L’inizio della scuola secondaria di primo grado coincide spesso con l’emergere di ulteriori difficoltà di apprendimento e di relazione con conseguenze negative sul benessere dell’adolescente e dell’intera famiglia, questo dipende da una molteplicità di fattori. Proviamo ad indagare e riflettere perché nascono le difficoltà scolastiche e quindi quali soluzioni adottare.

Scuola facile o difficile?

Nell’opinione comune la scuola buona è quella difficile, mentre quella facile viene giudicata scadente. Così si è diffuso il pensiero che l’apprendimento per essere efficace e valido debba essere faticoso, pieno di ostacoli e difficoltà e che solo attraverso la fatica e la sofferenza si giunga al raggiungimento dell’obiettivo.

La scuola facile è quella in cui non si fa fatica, quella difficile è quella in cui l’insegnante “pretende”, cioè alza sempre di più l’asticella delle richieste ed esige più fatica e più sforzo.

G. Stella, Tutta un’altra scuola

Molti genitori ragionano usando il binomio facile/ difficile e così anche molti insegnanti che si lamentano sempre più spesso di dover semplificare concetti e attività andando ad abbassare qualitativamente la proposta didattica, desiderando invece sempre più una scuola selettiva e quindi più difficile.

Apprendere non è faticare

Ma se ci fermiamo un attimo a riflettere ci rendiamo subito consapevoli che l’apprendimento non è sinonimo di sforzo e fatica. Basti osservare come impara un bambino molto piccolo, lo fa con curiosità, scoperta, divertimento, anche quando si accosta a concetti molto complessi, come può essere l’apprendimento della lingua materna. Soprattutto lo fa attraverso il gioco e la ripetizione dell’attività, spontaneamente perché attratto, senza bisogno di sollecitazioni o di azioni costrittive.

Come allontanare le difficoltà di apprendiemto

Uno dei primi ingredienti per arginare e allontanare le difficoltà di apprendimento è uscire da questo binomio e proporre una scuola che sia sensibile alle reali necessità di studio, che solleciti, attraverso le attività proposte curiosità, scoperta e divertimento. Una scuola a misura di studente, dove non si misurano le prestazioni con una scala numerica, ma dove si valorizzano i progressi attraverso un dialogo costante tra alunno e insegnante.

Questo cambiamento è sempre più necessario soprattutto nella scuola secondaria, dove si passa dalla fanciullezza all’adolescenza e dove un insuccesso scolastico può portare a frustrazioni e malesseri che con il tempo si trasformano in abbandono scolastico.

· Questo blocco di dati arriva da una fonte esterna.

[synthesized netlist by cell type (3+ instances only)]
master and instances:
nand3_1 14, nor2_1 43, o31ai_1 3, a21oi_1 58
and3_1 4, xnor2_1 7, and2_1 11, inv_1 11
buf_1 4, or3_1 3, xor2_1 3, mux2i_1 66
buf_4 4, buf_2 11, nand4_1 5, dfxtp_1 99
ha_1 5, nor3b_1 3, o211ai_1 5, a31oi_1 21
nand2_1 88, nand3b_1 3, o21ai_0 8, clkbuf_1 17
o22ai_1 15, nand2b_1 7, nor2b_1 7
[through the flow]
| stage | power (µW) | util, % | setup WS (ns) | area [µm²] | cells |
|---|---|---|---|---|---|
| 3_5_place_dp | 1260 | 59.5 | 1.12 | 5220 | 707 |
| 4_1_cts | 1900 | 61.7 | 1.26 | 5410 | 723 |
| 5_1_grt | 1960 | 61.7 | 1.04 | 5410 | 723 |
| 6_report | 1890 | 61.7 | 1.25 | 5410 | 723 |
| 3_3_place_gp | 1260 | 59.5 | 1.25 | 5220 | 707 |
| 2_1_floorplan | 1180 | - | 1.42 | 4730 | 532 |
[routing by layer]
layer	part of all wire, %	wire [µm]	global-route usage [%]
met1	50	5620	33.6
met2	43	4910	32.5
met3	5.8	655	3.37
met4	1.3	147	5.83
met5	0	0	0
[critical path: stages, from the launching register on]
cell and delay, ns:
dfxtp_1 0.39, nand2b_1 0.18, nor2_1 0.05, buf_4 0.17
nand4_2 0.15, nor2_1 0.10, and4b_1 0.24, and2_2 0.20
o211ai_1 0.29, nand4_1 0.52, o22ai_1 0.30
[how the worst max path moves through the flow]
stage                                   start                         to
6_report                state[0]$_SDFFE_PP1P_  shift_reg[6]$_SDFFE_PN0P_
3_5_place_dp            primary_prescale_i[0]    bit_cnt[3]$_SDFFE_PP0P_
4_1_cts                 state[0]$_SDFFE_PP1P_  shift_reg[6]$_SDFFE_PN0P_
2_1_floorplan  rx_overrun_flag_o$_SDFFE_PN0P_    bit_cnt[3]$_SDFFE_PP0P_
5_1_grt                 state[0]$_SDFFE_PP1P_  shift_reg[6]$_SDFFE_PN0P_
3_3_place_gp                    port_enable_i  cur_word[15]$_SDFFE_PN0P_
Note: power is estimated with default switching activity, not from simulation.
## src/logic/standby_pkg.sv

```systemverilog
package standby_pkg;

  ////////////////////////////////////////////////////////////////////////////
  // Standby states, Gray coded along run <-> halt and run <-> stop

  typedef enum logic [1:0] {
    ST_RUN  = 2'h0,
    ST_HALT = 2'h1,
    ST_STOP = 2'h2,
    ST_WAIT = 2'h3
  } standby_state_t;

  ////////////////////////////////////////////////////////////////////////////
  // Reset values

  localparam standby_state_t RST_STATE       = ST_RUN;
  localparam logic           RST_CE_SYNC     = 1'h0;
  localparam logic           RST_CPU_RUN     = 1'h1;
  localparam logic           RST_PERIPH_RUN  = 1'h1;
  localparam logic           RST_OSC_EN      = 1'h1;
  localparam logic           RST_PULSE       = 1'h0;
  localparam logic           RST_PFD_EN      = 1'h1;
  localparam logic           RST_PORT_ZERO_A_INPUT = 1'h0;
  localparam logic           RST_SERIAL_ACT  = 1'h0;
  localparam logic           RST_STATE_FLAG  = 1'h0;
  localparam logic           RST_POR_ARMED   = 1'h0;
  localparam logic           RST_POWER_FAIL  = 1'h0;

  ////////////////////////////////////////////////////////////////////////////
  // Timing counts, in core_clk cycles

  localparam int SYNC_LATENCY = 2;

endpackage

```

## src/logic/halt_clock_stop_control.sv

```systemverilog
// How it works
// [RULE1] A high chip enable level releases clock stop and issues an enable reset.
// [RULE2] A supply dip to 2.2 V followed by a rise to 4.5 V gives a power-on reset that also releases clock stop.
// [RULE3] Leaving clock stop by power-on reset switches the power failure detector back on.
// [RULE4] The stop instruction takes effect only while the synchronised chip enable is low.
// [RULE5] A stop seen with chip enable high is a no-operation and execution carries on.
// [RULE6] After an ignored stop with chip enable still high, the enable reset fires on the next basic timer 0 carry.
// [RULE7] Halt stops instruction execution while the peripherals keep running.
// [RULE8] Clock stop halts every peripheral.
// [RULE9] Halt leaves control registers alone, while a valid stop loads their initial values.
// [RULE10] A serial transfer carries on through halt, and the serial 0 interrupt acceptance ends halt.
// [RULE11] Entering clock stop aborts any serial transfer and forces port 0A to input mode.
// [RULE12] A valid stop turns the crystal oscillator off, removing core and peripheral clocks.
// [RULE13] Software passes operand 000B with the stop instruction.
// [RULE14] During clock stop the power failure detector stays off even at 2.2 V supply.
// [RULE15] The chip enable pin is synchronised before any decision uses it.
`timescale 1ns/1ps

module halt_clock_stop_control (
  input  wire logic core_clk,
  input  wire logic nrst,
  input  wire logic chip_enable,
  input  wire logic halt_req,
  input  wire logic stop_req,
  input  wire logic halt_release_event,
  input  wire logic serial0_irq_accept,
  input  wire logic serial0_transfer_trigger,
  input  wire logic serial0_done,
  input  wire logic btm0_carry_set,
  input  wire logic vdd_low,
  input  wire logic vdd_ok,
  output logic      cpu_run_q,
  output logic      periph_run_q,
  output logic      osc_en_q,
  output logic      ctrl_init_q,
  output logic      serial_abort_q,
  output logic      serial0_active_q,
  output logic      port_zero_a_input_q,
  output logic      enable_reset_q,
  output logic      power_on_reset_q,
  output logic      pfd_en_q,
  output logic      power_fail,
  output logic      stop_nop_q,
  output logic      halt_state_q,
  output logic      stop_state_q
);

  ////////////////////////////////////////////////////////////////////////////
  // Declarations

  standby_pkg::standby_state_t state_q;
  standby_pkg::standby_state_t state_d;

  logic ce_meta_q;
  logic ce_sync_q;
  logic por_pulse;

  logic in_run;
  logic in_halt;
  logic in_stop;
  logic in_wait;
  logic stop_valid;
  logic stop_ignored;
  logic halt_release;
  logic stop_enter;
  logic nop_event;
  logic ce_reset_stop;
  logic ce_reset_wait;
  logic serial_start;

  logic cpu_run_d;
  logic periph_run_d;
  logic enable_reset_d;
  logic pfd_en_d;
  logic serial0_active_d;

  ////////////////////////////////////////////////////////////////////////////
  // Chip enable synchroniser; only the second stage is looked at

  always_ff @(posedge core_clk or negedge nrst) begin
    if (!nrst) begin
      ce_meta_q <= standby_pkg::RST_CE_SYNC;
      ce_sync_q <= standby_pkg::RST_CE_SYNC;
    end else begin
      ce_meta_q <= chip_enable; // RULE15
      ce_sync_q <= ce_meta_q; // RULE15
    end
  end

  ////////////////////////////////////////////////////////////////////////////
  // Supply watch: power-on reset and power failure detection

  supply_monitor u_supply (
    .core_clk   (core_clk),
    .nrst       (nrst),
    .vdd_low    (vdd_low),
    .vdd_ok     (vdd_ok),
    .pfd_enable (pfd_en_q),
    .por_pulse  (por_pulse),
    .power_fail (power_fail)
  );

  ////////////////////////////////////////////////////////////////////////////
  // Decode

  assign in_run  = (state_q == standby_pkg::ST_RUN);
  assign in_halt = (state_q == standby_pkg::ST_HALT);
  assign in_stop = (state_q == standby_pkg::ST_STOP);
  assign in_wait = (state_q == standby_pkg::ST_WAIT);

  // Operand is trusted to be the stop symbol; not checked here
  assign stop_valid    = in_run & stop_req & ~ce_sync_q; // RULE4
  assign stop_ignored  = in_run & stop_req & ce_sync_q; // RULE5
  assign halt_release  = serial0_irq_accept | halt_release_event; // RULE10
  assign stop_enter    = stop_valid & ~por_pulse;
  assign nop_event     = stop_ignored & ~por_pulse; // RULE5
  assign ce_reset_stop = in_stop & ce_sync_q & ~por_pulse; // RULE1
  assign ce_reset_wait = in_wait & ce_sync_q & btm0_carry_set & ~por_pulse; // RULE6
  // Only a running core can execute the trigger instruction
  assign serial_start  = serial0_transfer_trigger & (in_run | in_wait);

  ////////////////////////////////////////////////////////////////////////////
  // State machine

  always_comb begin
    state_d = state_q;
    case (state_q)
      standby_pkg::ST_RUN: begin
        if (stop_valid) begin
          state_d = standby_pkg::ST_STOP; // RULE4
        end else if (stop_ignored) begin
          state_d = standby_pkg::ST_WAIT; // RULE5
        end else if (halt_req) begin
          state_d = standby_pkg::ST_HALT; // RULE7
        end
      end
      standby_pkg::ST_HALT: begin
        if (halt_release) begin
          state_d = standby_pkg::ST_RUN; // RULE10
        end
      end
      standby_pkg::ST_STOP: begin
        if (ce_sync_q) begin
          state_d = standby_pkg::ST_RUN; // RULE1
        end
      end
      standby_pkg::ST_WAIT: begin
        // Chip enable dropping again hands control back to the program
        if (!ce_sync_q || btm0_carry_set) begin
          state_d = standby_pkg::ST_RUN; // RULE6
        end
      end
      default: begin
        state_d = standby_pkg::ST_RUN;
      end
    endcase
    if (por_pulse) begin
      state_d = standby_pkg::ST_RUN; // RULE2
    end
  end

  ////////////////////////////////////////////////////////////////////////////
  // Next values of the outputs

  assign cpu_run_d      = (state_d == standby_pkg::ST_RUN) | (state_d == standby_pkg::ST_WAIT); // RULE7
  assign periph_run_d   = (state_d != standby_pkg::ST_STOP); // RULE8
  assign enable_reset_d = ce_reset_stop | ce_reset_wait;
  // Only power-on reset re-arms the detector; a chip enable exit leaves it off
  assign pfd_en_d       = por_pulse | (pfd_en_q & ~stop_enter); // RULE3 RULE14
  // Abort beats a same-cycle start; a start beats a same-cycle done
  assign serial0_active_d = ~stop_enter & (serial_start | (serial0_active_q & ~serial0_done)); // RULE11 RULE10

  always_ff @(posedge core_clk or negedge nrst) begin
    if (!nrst) begin
      state_q <= standby_pkg::RST_STATE;
    end else begin
      state_q <= state_d;
    end
  end

  always_ff @(posedge core_clk or negedge nrst) begin
    if (!nrst) begin
      cpu_run_q    <= standby_pkg::RST_CPU_RUN;
      periph_run_q <= standby_pkg::RST_PERIPH_RUN;
      osc_en_q     <= standby_pkg::RST_OSC_EN;
      halt_state_q <= standby_pkg::RST_STATE_FLAG;
      stop_state_q <= standby_pkg::RST_STATE_FLAG;
    end else begin
      cpu_run_q    <= cpu_run_d;
      periph_run_q <= periph_run_d; // RULE8
      osc_en_q     <= periph_run_d; // RULE12
      halt_state_q <= (state_d == standby_pkg::ST_HALT);
      stop_state_q <= (state_d == standby_pkg::ST_STOP);
    end
  end

  always_ff @(posedge core_clk or negedge nrst) begin
    if (!nrst) begin
      ctrl_init_q      <= standby_pkg::RST_PULSE;
      serial_abort_q   <= standby_pkg::RST_PULSE;
      enable_reset_q   <= standby_pkg::RST_PULSE;
      power_on_reset_q <= standby_pkg::RST_PULSE;
      stop_nop_q       <= standby_pkg::RST_PULSE;
    end else begin
      ctrl_init_q      <= stop_enter; // RULE9
      serial_abort_q   <= stop_enter; // RULE11
      enable_reset_q   <= enable_reset_d; // RULE1 RULE6
      power_on_reset_q <= por_pulse; // RULE2
      stop_nop_q       <= nop_event; // RULE5
    end
  end

  always_ff @(posedge core_clk or negedge nrst) begin
    if (!nrst) begin
      pfd_en_q            <= standby_pkg::RST_PFD_EN;
      serial0_active_q    <= standby_pkg::RST_SERIAL_ACT;
      port_zero_a_input_q <= standby_pkg::RST_PORT_ZERO_A_INPUT;
    end else begin
      pfd_en_q            <= pfd_en_d;
      serial0_active_q    <= serial0_active_d;
      port_zero_a_input_q <= (state_d == standby_pkg::ST_STOP); // RULE11
    end
  end
endmodule // halt_clock_stop_control

```

## src/logic/supply_monitor.sv

```systemverilog
`timescale 1ns/1ps

module supply_monitor (
  input  wire logic core_clk,
  input  wire logic nrst,
  input  wire logic vdd_low,
  input  wire logic vdd_ok,
  input  wire logic pfd_enable,
  output logic      por_pulse,
  output logic      power_fail
);

  logic armed_q;
  logic armed_d;
  logic por_d;
  logic fail_d;

  ////////////////////////////////////////////////////////////////////////////
  // Power-on reset needs a dip to the low level, then a climb to the high one

  assign por_d   = armed_q & vdd_ok & ~vdd_low; // RULE2
  assign armed_d = vdd_low | (armed_q & ~por_d); // RULE2
  // Detector gated off during clock stop so memory can be held at low supply
  assign fail_d  = pfd_enable & vdd_low; // RULE14

  always_ff @(posedge core_clk or negedge nrst) begin
    if (!nrst) begin
      armed_q    <= standby_pkg::RST_POR_ARMED;
      por_pulse  <= standby_pkg::RST_PULSE;
      power_fail <= standby_pkg::RST_POWER_FAIL;
    end else begin
      armed_q    <= armed_d;
      por_pulse  <= por_d;
      power_fail <= fail_d;
    end
  end
endmodule // supply_monitor

```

Sempre più diffuso, non solo tra chi “non ha buoni risultati scolastici”, ma anche tra chi a scuola non trova un clima accogliente e sereno.

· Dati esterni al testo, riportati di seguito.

**src/rtl/sif_defs.vh**
```
// Purpose: Constants for the stage interrupt flag block.
// Assumes: Sixteen-bit registers addressed by a ten-bit register index.
// Notes: Offsets are register indices on the device's own register port.
`ifndef SIF_DEFS_VH
`define SIF_DEFS_VH
`define SIF_ADDR_W 10
`define SIF_DATA_W 16
`define SIF_OFS_DONE_EN 10'h007
`define SIF_OFS_LOW_FLAGS 10'h008
`define SIF_OFS_HIGH_FLAGS 10'h009
`define SIF_OFS_HIGH_EN 10'h006
`define SIF_OFS_DONE_STATUS 10'h00A
`define SIF_GPIO_EN_BIT 12
`define SIF_RESET_WORD 16'h0000
`endif

```
**src/rtl/sif_stage_interrupt_flags.v**
```verilog
// Purpose: Interrupt enables, limit flags and the active-low interrupt output of a twelve-stage sensing controller.
// Assumes: One clock; register port is a simple strobed read/write port; all inputs synchronous to the clock.
// Notes: Flags clear after a read only where their condition has gone away.
`include "sif_defs.vh"
`timescale 1ns/100ps
`default_nettype none
module sif_stage_interrupt_flags #(
  parameter STAGES = 12
) (
  input wire clock,
  input wire reset,
  input wire reg_write,
  input wire reg_read,
  input wire [`SIF_ADDR_W-1:0] reg_addr,
  input wire [`SIF_DATA_W-1:0] reg_wdata,
  output reg [`SIF_DATA_W-1:0] reg_rdata,
  input wire [STAGES-1:0] stage_done,
  input wire [STAGES-1:0] low_exceeded,
  input wire [STAGES-1:0] high_exceeded,
  input wire gpio_in,
  output wire int_n
);
  // Enable registers and their next values.
  reg [STAGES-1:0] done_irq_en;
  reg gpio_irq_en;
  reg [STAGES-1:0] high_irq_en;
  reg [STAGES-1:0] next_done_irq_en;
  reg next_gpio_irq_en;
  reg [STAGES-1:0] next_high_irq_en;

  // Sticky event flags, one per stage and one for the GPIO pin.
  reg [STAGES-1:0] low_flag;
  reg [STAGES-1:0] high_flag;
  reg [STAGES-1:0] done_flag;
  reg gpio_flag;
  wire [STAGES-1:0] next_low_flag;
  wire [STAGES-1:0] next_high_flag;
  wire [STAGES-1:0] next_done_flag;
  reg next_gpio_flag;

  // Per-stage interrupt sources after masking.
  wire [STAGES-1:0] done_source;
  wire [STAGES-1:0] high_source;

  // GPIO change detection.
  reg gpio_last;
  reg gpio_primed;
  wire gpio_change;

  // Interrupt state.
  reg int_active;
  reg next_int_active;

  // Register port decode.
  wire sel_done_en;
  wire sel_high_en;
  wire sel_low_flags;
  wire sel_high_flags;
  wire sel_done_status;
  wire wr_done_en;
  wire wr_high_en;
  wire rd_low;
  wire rd_high;
  wire rd_done;

  // Read words, assembled with the unused upper bits at zero.
  reg [`SIF_DATA_W-1:0] done_en_word;
  reg [`SIF_DATA_W-1:0] high_en_word;
  reg [`SIF_DATA_W-1:0] low_flag_word;
  reg [`SIF_DATA_W-1:0] high_flag_word;
  reg [`SIF_DATA_W-1:0] done_status_word;
  reg [`SIF_DATA_W-1:0] next_rdata;

  genvar stage;

  assign sel_done_en = (reg_addr == `SIF_OFS_DONE_EN);
  assign sel_high_en = (reg_addr == `SIF_OFS_HIGH_EN);
  assign sel_low_flags = (reg_addr == `SIF_OFS_LOW_FLAGS);
  assign sel_high_flags = (reg_addr == `SIF_OFS_HIGH_FLAGS);
  assign sel_done_status = (reg_addr == `SIF_OFS_DONE_STATUS);

  assign wr_done_en = reg_write && sel_done_en;
  assign wr_high_en = reg_write && sel_high_en;
  assign rd_low = reg_read && sel_low_flags;
  assign rd_high = reg_read && sel_high_flags;
  assign rd_done = reg_read && sel_done_status;

  // The interrupt sees a new enable in the cycle of its write, so a cleared enable releases at once.
  always @* begin
    next_done_irq_en = done_irq_en;
    next_gpio_irq_en = gpio_irq_en;
    next_high_irq_en = high_irq_en;
    if (wr_done_en) begin
      next_done_irq_en = reg_wdata[STAGES-1:0];
      next_gpio_irq_en = reg_wdata[`SIF_GPIO_EN_BIT];
    end
    if (wr_high_en) begin
      next_high_irq_en = reg_wdata[STAGES-1:0];
    end
  end

  // A new event in the read cycle wins over the clear, so a limit still exceeded keeps its flag.
  generate
    for (stage = 0; stage < STAGES; stage = stage + 1) begin : g_stage
      assign next_low_flag[stage] = (rd_low ? 1'b0 : low_flag[stage]) | low_exceeded[stage];
      assign next_high_flag[stage] = (rd_high ? 1'b0 : high_flag[stage]) | high_exceeded[stage];
      assign next_done_flag[stage] = (rd_done ? 1'b0 : done_flag[stage]) | stage_done[stage];
      assign done_source[stage] = next_done_flag[stage] & next_done_irq_en[stage];
      assign high_source[stage] = next_high_flag[stage] & next_high_irq_en[stage];
    end
  endgenerate

  // The first cycle after reset only learns the pin level, so no false change follows reset.
  assign gpio_change = gpio_primed && (gpio_in != gpio_last);

  always @* begin
    next_gpio_flag = gpio_flag;
    if (rd_done) begin
      next_gpio_flag = 1'b0;
    end
    if (gpio_change) begin
      next_gpio_flag = 1'b1;
    end
  end

  // The interrupt follows the next flag state, so it moves on the edge that takes the event.
  always @* begin
    next_int_active = 1'b0;
    if (|done_source) begin
      next_int_active = 1'b1;
    end
    if (next_gpio_flag && next_gpio_irq_en) begin
      next_int_active = 1'b1;
    end
    if (|high_source) begin
      next_int_active = 1'b1;
    end
  end

  always @(posedge clock or posedge reset) begin
    if (reset) begin
      done_irq_en <= {STAGES{1'b0}};
      gpio_irq_en <= 1'b0;
      high_irq_en <= {STAGES{1'b0}};
    end else begin
      done_irq_en <= next_done_irq_en;
      gpio_irq_en <= next_gpio_irq_en;
      high_irq_en <= next_high_irq_en;
    end
  end

  always @(posedge clock or posedge reset) begin
    if (reset) begin
      low_flag <= {STAGES{1'b0}};
      high_flag <= {STAGES{1'b0}};
      done_flag <= {STAGES{1'b0}};
      gpio_flag <= 1'b0;
    end else begin
      low_flag <= next_low_flag;
      high_flag <= next_high_flag;
      done_flag <= next_done_flag;
      gpio_flag <= next_gpio_flag;
    end
  end

  always @(posedge clock or posedge reset) begin
    if (reset) begin
      gpio_last <= 1'b0;
      gpio_primed <= 1'b0;
    end else begin
      gpio_last <= gpio_in;
      gpio_primed <= 1'b1;
    end
  end

  always @(posedge clock or posedge reset) begin
    if (reset) begin
      int_active <= 1'b0;
    end else begin
      int_active <= next_int_active;
    end
  end

  always @* begin
    done_en_word = `SIF_RESET_WORD;
    done_en_word[STAGES-1:0] = done_irq_en;
    done_en_word[`SIF_GPIO_EN_BIT] = gpio_irq_en;
    high_en_word = `SIF_RESET_WORD;
    high_en_word[STAGES-1:0] = high_irq_en;
    low_flag_word = `SIF_RESET_WORD;
    low_flag_word[STAGES-1:0] = low_flag;
    high_flag_word = `SIF_RESET_WORD;
    high_flag_word[STAGES-1:0] = high_flag;
    done_status_word = `SIF_RESET_WORD;
    done_status_word[STAGES-1:0] = done_flag;
    done_status_word[`SIF_GPIO_EN_BIT] = gpio_flag;
  end

  // Unmapped indices read as zero.
  always @* begin
    case (reg_addr)
      `SIF_OFS_DONE_EN: begin
        next_rdata = done_en_word;
      end
      `SIF_OFS_HIGH_EN: begin
        next_rdata = high_en_word;
      end
      `SIF_OFS_LOW_FLAGS: begin
        next_rdata = low_flag_word;
      end
      `SIF_OFS_HIGH_FLAGS: begin
        next_rdata = high_flag_word;
      end
      `SIF_OFS_DONE_STATUS: begin
        next_rdata = done_status_word;
      end
      default: begin
        next_rdata = `SIF_RESET_WORD;
      end
    endcase
  end

  // Read data shows the flags as they stood before the read clears them, and holds until the next read.
  always @(posedge clock or posedge reset) begin
    if (reset) begin
      reg_rdata <= `SIF_RESET_WORD;
    end else if (reg_read) begin
      reg_rdata <= next_rdata;
    end
  end

  assign int_n = ~int_active;
endmodule
`default_nettype wire

```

Molto possono fare anche le famiglie

Per operare questo cambiamento è certo fondamentale avere insegnanti che escano dai meccanismi programmi da rispettare-prove invalsi-valutazione e dal pensiero che se non è abbastanza difficile non è valido, ma non è certo facile mutare il pensiero di gran parte del corpo docenti. Molto possono fare anche i genitori e chiunque circondi il ragazzo, portandolo a vivere in un contesto dove l’apprendimento viene vissuto come qualcosa di stimolante, interessante, cooperativo. Non come un obbligo da subire.

Apprendere non è solo imparare a leggere e scrivere o memorizzare le tabelline, apprendere è anche imparare dialogando con i genitori o svolgendo con loro un attività pratica come cucinare un dolce. Questo si può fare da piccolissimi come in adolescenza, andando così a lavorare anche sul piano delle relazioni.